*Assignment*
The lines below starting at the line containing "### src/rtl/mastermind_scorer.sv" and ending at the line containing "clock, rising edge" are to be repeated exactly, with both ends kept and nothing else added.

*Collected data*
# # # # #

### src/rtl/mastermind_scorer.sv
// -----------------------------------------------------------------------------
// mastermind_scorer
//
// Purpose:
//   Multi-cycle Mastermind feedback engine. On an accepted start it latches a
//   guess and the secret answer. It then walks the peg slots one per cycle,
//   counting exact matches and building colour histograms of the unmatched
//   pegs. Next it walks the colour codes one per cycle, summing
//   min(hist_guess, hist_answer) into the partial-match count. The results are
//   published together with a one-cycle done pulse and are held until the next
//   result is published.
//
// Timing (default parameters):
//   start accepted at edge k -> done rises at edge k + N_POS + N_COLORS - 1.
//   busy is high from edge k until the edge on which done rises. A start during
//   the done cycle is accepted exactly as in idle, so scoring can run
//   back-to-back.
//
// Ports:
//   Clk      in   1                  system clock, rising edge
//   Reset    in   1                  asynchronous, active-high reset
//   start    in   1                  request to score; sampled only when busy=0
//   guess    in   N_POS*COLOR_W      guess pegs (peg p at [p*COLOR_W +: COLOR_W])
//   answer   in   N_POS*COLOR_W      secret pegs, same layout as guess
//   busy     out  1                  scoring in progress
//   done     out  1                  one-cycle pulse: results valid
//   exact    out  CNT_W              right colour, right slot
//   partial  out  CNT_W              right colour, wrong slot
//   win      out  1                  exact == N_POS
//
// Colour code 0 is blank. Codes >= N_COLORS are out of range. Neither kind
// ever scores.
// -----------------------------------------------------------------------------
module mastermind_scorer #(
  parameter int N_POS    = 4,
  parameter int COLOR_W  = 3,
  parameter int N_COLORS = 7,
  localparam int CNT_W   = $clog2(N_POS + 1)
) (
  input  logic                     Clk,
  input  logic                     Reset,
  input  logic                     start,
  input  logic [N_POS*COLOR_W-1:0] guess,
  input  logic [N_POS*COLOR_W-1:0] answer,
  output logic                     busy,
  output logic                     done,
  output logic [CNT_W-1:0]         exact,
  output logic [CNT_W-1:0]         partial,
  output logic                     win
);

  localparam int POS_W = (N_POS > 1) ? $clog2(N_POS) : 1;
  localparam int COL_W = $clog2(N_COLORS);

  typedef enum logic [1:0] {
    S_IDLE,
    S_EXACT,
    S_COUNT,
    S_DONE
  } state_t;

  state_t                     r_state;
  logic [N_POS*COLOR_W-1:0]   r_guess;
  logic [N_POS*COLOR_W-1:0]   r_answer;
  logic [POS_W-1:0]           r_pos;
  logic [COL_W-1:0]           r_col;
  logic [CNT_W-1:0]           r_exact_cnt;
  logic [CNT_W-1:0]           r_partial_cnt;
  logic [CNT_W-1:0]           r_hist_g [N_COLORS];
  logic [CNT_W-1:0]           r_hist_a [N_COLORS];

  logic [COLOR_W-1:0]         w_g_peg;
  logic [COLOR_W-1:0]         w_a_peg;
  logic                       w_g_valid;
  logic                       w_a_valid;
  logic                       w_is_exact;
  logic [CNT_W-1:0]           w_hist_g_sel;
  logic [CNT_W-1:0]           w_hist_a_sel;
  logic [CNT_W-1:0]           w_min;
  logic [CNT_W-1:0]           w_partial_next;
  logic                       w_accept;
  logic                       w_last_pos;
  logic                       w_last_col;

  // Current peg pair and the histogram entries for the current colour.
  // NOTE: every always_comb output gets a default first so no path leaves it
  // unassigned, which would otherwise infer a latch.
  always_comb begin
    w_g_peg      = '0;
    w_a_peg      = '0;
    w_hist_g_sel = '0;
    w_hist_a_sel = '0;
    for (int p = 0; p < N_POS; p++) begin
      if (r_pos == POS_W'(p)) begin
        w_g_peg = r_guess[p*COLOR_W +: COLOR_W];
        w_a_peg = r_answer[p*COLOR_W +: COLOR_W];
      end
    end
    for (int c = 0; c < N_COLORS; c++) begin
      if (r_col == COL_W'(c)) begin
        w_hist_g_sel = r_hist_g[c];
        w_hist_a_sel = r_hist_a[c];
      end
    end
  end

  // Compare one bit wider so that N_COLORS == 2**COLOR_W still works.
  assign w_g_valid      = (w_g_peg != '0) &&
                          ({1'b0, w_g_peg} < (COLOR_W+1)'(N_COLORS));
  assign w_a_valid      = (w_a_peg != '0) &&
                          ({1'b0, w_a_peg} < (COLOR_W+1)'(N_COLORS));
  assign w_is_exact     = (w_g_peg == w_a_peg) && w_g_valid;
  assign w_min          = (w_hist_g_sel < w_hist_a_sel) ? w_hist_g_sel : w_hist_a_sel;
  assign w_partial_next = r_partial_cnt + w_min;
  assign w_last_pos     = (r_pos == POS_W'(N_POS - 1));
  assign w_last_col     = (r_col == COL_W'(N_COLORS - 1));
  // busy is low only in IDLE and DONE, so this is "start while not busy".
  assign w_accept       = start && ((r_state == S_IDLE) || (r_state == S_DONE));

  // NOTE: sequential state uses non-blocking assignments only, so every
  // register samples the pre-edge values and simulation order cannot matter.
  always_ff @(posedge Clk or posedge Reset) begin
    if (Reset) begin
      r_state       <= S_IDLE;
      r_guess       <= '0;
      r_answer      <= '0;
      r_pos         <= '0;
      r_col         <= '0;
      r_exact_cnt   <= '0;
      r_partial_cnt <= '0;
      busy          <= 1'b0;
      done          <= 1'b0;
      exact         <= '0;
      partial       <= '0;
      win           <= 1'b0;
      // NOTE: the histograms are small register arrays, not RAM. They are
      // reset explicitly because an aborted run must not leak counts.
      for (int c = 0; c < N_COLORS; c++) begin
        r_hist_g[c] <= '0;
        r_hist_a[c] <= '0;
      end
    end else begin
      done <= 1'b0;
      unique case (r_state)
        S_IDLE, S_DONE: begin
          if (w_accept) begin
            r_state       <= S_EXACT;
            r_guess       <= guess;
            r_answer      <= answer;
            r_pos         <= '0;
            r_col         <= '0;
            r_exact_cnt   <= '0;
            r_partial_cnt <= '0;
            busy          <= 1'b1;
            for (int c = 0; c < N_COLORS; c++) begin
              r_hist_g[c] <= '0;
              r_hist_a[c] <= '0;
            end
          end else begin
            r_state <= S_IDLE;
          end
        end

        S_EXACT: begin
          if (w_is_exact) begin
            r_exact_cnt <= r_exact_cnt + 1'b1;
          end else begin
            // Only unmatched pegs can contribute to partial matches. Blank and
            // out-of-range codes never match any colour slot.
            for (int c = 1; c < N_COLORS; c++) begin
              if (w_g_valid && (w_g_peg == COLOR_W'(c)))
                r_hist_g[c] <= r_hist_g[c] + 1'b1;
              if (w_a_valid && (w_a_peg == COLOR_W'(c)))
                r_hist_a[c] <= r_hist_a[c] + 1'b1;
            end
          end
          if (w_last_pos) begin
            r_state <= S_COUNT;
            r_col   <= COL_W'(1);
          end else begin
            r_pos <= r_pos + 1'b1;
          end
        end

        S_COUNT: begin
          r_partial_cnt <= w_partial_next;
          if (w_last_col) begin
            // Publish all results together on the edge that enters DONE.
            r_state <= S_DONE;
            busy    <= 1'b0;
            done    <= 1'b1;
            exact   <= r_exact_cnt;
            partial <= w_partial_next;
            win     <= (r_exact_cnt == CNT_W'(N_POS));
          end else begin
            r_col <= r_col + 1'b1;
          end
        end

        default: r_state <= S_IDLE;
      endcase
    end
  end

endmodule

# # # # #

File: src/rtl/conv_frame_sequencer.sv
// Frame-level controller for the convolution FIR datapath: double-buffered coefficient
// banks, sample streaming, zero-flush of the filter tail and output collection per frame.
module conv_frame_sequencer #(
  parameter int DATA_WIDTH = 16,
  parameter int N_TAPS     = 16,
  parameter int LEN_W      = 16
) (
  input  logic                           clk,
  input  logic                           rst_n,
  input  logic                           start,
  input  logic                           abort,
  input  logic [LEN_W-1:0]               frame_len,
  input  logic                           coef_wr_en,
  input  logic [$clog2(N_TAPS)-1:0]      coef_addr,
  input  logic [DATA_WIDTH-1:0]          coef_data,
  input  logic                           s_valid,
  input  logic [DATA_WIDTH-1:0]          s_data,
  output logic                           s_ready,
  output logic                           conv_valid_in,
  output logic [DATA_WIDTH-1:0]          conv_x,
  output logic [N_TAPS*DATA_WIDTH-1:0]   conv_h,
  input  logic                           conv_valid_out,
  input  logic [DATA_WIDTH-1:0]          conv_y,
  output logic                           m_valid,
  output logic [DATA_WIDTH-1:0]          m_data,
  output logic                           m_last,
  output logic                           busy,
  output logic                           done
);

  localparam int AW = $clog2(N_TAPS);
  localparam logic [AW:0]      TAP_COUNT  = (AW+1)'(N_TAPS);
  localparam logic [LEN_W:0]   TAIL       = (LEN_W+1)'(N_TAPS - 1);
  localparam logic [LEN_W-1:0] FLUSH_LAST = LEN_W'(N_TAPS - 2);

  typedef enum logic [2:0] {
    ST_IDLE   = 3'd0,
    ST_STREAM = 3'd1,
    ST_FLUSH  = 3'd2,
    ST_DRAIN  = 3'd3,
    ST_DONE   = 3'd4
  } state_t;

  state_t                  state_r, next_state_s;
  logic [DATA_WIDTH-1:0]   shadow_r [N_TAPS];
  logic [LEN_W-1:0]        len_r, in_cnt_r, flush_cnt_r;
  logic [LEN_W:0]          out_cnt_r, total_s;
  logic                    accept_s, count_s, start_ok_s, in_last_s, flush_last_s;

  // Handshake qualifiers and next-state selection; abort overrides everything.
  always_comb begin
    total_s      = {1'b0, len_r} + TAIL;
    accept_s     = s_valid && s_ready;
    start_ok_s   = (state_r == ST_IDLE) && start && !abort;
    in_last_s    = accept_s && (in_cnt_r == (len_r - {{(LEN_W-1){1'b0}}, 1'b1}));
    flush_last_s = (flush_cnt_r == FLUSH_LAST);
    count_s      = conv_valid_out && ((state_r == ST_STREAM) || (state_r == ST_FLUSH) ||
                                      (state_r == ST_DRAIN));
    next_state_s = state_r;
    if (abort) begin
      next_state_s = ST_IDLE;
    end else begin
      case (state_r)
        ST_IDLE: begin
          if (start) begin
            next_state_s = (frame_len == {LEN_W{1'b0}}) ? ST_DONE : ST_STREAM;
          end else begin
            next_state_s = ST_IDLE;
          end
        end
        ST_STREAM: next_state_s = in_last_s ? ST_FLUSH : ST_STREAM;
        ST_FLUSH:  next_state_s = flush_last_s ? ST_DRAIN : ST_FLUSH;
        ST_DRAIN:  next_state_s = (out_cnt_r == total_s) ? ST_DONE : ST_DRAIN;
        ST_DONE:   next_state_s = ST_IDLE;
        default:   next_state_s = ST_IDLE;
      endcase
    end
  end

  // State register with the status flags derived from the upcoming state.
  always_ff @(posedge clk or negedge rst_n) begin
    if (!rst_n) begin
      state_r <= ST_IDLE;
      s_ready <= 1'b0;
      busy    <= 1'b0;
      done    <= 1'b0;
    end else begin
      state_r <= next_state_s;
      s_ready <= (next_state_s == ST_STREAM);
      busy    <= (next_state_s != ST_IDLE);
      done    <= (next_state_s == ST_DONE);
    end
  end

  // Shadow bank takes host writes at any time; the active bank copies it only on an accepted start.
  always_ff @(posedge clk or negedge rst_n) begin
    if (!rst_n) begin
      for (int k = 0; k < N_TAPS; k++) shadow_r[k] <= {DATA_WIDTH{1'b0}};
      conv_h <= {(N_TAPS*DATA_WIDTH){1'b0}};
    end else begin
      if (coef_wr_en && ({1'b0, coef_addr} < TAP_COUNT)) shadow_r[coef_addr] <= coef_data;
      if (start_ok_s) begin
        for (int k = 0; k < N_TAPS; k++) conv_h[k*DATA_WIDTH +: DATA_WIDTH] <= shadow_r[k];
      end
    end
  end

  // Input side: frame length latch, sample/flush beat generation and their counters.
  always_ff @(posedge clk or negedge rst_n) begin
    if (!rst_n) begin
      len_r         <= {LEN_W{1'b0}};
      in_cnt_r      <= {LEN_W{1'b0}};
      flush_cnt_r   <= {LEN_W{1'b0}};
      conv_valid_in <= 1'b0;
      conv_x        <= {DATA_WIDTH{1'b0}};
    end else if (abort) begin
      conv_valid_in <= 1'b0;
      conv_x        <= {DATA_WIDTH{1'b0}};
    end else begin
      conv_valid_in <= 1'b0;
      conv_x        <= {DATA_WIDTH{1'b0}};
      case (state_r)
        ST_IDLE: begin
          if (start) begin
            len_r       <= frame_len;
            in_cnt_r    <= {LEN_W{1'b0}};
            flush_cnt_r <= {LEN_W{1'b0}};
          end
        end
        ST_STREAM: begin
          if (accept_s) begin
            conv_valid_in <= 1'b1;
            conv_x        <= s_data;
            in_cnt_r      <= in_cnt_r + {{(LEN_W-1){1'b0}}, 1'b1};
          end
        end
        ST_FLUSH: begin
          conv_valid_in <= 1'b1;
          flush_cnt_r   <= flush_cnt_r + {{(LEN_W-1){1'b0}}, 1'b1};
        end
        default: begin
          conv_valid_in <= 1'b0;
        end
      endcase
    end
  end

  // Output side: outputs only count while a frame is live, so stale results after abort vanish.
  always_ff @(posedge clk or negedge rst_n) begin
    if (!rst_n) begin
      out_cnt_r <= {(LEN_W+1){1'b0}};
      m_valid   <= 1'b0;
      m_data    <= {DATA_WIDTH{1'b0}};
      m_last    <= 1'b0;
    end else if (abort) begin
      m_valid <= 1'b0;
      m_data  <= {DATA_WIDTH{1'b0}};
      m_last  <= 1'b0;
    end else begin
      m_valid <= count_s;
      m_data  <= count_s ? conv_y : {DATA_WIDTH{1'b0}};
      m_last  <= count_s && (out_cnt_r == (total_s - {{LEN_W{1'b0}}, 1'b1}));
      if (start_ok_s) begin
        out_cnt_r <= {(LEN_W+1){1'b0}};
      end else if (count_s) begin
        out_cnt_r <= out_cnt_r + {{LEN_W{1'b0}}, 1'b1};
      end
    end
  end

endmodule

# # # # #

*Completed exercise*
### src/rtl/mastermind_scorer.sv
// -----------------------------------------------------------------------------
// mastermind_scorer
//
// Purpose:
//   Multi-cycle Mastermind feedback engine. On an accepted start it latches a
//   guess and the secret answer. It then walks the peg slots one per cycle,
//   counting exact matches and building colour histograms of the unmatched
//   pegs. Next it walks the colour codes one per cycle, summing
//   min(hist_guess, hist_answer) into the partial-match count. The results are
//   published together with a one-cycle done pulse and are held until the next
//   result is published.
//
// Timing (default parameters):
//   start accepted at edge k -> done rises at edge k + N_POS + N_COLORS - 1.
//   busy is high from edge k until the edge on which done rises. A start during
//   the done cycle is accepted exactly as in idle, so scoring can run
//   back-to-back.
//
// Ports:
//   Clk      in   1                  system clock, rising edge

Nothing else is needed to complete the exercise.